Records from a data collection
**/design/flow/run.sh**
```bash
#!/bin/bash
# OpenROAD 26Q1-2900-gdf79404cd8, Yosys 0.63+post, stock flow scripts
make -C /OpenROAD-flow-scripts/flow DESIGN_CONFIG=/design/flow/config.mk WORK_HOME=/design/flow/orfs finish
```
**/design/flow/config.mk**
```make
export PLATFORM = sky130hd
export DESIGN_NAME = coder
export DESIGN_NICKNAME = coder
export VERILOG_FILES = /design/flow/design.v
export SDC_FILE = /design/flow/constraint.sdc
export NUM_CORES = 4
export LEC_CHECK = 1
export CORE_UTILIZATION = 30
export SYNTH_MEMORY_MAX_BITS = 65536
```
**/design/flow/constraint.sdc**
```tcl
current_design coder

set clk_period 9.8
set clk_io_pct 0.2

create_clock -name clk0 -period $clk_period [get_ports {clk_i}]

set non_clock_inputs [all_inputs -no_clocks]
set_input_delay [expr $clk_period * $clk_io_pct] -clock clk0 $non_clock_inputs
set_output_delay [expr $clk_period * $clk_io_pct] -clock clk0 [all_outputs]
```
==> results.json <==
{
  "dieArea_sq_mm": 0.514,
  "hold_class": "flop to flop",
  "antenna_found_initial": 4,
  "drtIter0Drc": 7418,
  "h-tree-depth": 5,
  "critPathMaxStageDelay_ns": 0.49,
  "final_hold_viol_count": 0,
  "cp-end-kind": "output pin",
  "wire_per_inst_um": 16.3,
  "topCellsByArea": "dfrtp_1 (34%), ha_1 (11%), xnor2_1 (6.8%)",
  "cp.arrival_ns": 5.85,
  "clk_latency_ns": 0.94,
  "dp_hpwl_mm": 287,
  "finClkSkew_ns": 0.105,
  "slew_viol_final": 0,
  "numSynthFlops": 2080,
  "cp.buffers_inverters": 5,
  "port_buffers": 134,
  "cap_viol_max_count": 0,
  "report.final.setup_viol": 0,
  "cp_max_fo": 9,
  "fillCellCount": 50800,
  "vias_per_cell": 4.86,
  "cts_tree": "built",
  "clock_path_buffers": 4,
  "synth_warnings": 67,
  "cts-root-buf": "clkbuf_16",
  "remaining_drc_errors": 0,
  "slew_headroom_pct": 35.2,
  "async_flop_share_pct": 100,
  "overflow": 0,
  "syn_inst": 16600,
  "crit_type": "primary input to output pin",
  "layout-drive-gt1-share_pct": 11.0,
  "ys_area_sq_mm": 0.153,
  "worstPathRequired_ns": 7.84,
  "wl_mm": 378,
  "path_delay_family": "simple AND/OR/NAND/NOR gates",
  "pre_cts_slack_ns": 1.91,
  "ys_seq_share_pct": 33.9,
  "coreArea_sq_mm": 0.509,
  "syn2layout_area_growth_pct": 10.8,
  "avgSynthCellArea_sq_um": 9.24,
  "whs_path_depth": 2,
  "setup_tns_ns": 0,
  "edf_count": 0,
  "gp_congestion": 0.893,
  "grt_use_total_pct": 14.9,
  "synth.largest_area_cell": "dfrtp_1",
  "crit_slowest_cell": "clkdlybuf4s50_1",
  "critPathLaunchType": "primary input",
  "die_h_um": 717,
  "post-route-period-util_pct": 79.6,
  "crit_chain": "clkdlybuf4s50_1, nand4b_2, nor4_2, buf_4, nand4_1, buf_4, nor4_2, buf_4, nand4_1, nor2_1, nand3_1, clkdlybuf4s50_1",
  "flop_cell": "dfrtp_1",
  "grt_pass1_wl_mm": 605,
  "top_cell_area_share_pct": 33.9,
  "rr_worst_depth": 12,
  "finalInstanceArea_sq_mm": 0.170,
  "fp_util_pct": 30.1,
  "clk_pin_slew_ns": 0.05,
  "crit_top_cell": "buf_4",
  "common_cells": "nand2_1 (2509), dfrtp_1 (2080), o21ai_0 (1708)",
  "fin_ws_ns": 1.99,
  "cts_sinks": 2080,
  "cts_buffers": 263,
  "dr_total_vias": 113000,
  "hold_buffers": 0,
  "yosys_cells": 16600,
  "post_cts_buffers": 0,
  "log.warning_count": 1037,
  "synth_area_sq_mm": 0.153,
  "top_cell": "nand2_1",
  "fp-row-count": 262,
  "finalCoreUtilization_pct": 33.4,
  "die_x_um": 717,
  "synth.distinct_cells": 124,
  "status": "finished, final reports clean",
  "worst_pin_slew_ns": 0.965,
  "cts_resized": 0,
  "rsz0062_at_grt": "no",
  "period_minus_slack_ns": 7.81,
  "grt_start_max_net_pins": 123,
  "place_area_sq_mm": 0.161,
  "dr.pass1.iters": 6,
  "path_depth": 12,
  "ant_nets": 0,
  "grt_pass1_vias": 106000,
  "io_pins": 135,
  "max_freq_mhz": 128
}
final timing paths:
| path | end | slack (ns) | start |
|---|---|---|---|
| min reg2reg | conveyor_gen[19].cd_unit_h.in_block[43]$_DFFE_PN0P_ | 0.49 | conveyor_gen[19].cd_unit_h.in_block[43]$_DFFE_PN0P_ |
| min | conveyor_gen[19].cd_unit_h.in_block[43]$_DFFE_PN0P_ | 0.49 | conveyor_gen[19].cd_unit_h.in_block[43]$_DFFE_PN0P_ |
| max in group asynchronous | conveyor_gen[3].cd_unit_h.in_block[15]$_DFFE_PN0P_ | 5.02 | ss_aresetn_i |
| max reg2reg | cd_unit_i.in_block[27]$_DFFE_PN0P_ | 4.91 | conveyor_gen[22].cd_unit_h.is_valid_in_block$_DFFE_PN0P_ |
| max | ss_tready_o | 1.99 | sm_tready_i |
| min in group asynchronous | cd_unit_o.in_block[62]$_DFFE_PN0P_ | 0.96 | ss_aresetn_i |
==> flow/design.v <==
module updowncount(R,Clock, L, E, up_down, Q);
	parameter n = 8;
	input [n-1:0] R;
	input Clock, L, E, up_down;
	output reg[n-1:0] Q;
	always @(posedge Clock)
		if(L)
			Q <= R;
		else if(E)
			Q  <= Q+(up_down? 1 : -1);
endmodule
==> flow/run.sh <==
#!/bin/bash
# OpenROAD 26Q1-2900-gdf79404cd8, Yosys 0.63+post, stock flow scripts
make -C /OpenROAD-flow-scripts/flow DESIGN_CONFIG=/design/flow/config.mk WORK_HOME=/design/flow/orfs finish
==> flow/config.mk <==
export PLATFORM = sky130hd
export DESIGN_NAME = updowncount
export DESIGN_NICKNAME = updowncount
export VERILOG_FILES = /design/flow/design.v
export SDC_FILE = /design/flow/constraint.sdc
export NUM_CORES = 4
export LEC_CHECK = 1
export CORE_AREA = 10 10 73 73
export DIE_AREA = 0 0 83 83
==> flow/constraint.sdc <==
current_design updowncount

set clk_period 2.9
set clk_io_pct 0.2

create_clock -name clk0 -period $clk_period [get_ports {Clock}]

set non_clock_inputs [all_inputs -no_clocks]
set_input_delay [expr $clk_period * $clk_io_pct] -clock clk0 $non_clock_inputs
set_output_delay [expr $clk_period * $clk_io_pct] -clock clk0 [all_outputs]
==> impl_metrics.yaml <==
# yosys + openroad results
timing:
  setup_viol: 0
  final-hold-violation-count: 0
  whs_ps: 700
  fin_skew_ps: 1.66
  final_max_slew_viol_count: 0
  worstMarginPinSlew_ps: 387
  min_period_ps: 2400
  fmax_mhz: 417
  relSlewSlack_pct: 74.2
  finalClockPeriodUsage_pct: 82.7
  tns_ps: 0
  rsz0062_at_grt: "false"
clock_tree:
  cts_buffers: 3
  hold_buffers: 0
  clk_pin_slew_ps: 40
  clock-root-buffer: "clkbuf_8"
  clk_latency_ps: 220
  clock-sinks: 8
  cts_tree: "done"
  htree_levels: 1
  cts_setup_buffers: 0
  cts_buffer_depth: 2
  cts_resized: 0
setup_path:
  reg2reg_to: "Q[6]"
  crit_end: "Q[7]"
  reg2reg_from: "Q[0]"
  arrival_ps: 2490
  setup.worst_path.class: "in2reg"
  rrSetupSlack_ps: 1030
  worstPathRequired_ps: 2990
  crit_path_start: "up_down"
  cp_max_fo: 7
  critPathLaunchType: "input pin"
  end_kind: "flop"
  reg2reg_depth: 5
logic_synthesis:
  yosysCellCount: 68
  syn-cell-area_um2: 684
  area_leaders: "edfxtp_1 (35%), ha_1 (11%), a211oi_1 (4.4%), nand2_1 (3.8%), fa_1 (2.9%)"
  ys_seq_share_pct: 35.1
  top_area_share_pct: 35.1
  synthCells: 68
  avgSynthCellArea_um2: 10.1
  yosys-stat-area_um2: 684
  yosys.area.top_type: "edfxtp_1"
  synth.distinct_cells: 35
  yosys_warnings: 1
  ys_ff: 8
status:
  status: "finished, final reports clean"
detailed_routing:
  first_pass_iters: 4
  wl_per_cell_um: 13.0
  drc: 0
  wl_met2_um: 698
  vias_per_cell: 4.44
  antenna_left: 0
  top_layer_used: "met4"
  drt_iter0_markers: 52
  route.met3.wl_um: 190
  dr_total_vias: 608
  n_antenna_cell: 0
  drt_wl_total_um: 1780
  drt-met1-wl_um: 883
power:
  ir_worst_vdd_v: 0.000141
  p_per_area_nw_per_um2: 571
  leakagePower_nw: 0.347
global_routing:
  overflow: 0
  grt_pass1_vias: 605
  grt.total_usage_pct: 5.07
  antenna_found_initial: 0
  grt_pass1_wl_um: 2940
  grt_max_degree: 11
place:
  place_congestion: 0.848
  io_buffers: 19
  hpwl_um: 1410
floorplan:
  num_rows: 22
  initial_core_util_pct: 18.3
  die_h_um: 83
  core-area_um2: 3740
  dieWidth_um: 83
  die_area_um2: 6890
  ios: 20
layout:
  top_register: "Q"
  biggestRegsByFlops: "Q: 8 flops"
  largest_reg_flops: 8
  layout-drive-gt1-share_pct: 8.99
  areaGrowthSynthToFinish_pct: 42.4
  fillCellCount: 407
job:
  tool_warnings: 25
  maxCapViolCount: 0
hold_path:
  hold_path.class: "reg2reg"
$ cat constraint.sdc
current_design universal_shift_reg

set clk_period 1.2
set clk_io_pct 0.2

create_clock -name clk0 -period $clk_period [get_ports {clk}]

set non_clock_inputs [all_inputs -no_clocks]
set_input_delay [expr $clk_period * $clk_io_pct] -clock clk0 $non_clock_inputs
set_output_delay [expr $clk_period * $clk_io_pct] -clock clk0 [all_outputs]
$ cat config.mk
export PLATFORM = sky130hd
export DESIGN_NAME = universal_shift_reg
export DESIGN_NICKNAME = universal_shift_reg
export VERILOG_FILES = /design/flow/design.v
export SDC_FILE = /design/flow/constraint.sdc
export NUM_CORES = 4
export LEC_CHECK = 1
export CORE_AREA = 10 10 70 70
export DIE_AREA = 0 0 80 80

...

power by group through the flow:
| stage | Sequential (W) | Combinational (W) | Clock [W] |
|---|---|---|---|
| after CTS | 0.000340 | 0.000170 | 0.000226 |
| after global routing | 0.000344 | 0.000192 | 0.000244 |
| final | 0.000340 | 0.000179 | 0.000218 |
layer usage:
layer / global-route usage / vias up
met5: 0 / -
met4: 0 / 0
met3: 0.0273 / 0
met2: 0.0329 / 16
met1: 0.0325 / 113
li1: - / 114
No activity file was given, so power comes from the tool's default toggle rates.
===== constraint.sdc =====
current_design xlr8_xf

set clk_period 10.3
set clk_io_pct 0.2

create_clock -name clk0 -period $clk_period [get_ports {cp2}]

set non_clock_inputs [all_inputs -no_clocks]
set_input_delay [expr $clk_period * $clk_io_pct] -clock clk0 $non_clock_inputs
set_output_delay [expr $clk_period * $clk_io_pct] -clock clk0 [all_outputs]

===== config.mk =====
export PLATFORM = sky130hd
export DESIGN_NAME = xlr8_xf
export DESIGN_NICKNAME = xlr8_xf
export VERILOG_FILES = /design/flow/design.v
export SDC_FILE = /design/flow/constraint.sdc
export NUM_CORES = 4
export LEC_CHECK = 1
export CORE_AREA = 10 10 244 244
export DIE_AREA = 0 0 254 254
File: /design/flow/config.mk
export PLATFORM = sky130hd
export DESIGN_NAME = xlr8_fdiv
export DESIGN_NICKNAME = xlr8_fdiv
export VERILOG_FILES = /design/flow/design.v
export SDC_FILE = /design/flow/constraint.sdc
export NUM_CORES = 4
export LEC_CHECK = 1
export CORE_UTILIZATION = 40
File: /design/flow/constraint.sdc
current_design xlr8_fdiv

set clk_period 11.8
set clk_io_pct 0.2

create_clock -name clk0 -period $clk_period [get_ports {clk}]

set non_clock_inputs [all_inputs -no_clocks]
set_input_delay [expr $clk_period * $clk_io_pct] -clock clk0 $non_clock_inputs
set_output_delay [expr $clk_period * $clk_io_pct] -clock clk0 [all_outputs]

* * *

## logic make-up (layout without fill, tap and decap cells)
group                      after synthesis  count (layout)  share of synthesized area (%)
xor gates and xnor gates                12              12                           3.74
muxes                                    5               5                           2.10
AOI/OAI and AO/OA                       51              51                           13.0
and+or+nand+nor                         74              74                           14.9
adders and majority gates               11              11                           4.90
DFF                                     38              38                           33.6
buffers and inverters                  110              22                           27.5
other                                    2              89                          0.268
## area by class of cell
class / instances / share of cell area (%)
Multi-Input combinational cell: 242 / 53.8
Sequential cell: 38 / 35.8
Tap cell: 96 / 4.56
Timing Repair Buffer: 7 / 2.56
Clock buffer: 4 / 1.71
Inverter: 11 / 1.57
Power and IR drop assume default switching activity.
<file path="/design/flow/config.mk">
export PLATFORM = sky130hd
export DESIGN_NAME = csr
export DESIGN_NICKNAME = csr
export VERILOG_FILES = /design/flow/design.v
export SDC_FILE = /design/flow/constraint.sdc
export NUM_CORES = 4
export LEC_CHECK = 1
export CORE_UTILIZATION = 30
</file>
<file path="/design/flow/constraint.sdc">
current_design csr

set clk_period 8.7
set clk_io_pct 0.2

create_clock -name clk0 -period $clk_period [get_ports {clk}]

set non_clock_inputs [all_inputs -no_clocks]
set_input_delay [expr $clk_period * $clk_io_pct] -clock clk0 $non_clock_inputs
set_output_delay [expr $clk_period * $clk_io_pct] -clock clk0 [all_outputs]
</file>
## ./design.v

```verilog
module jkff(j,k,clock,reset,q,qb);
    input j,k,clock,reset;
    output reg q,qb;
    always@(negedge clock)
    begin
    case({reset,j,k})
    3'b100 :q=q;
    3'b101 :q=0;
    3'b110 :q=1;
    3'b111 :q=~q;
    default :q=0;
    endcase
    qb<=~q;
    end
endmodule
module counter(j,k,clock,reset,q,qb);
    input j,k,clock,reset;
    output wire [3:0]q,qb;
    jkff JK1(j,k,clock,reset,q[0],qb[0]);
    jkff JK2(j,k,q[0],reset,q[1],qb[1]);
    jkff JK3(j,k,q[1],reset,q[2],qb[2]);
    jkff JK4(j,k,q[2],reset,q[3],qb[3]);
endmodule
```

How to complete this task: Your response must be one number, namely how many lines of the data contain the string "gates".

Answer box: 3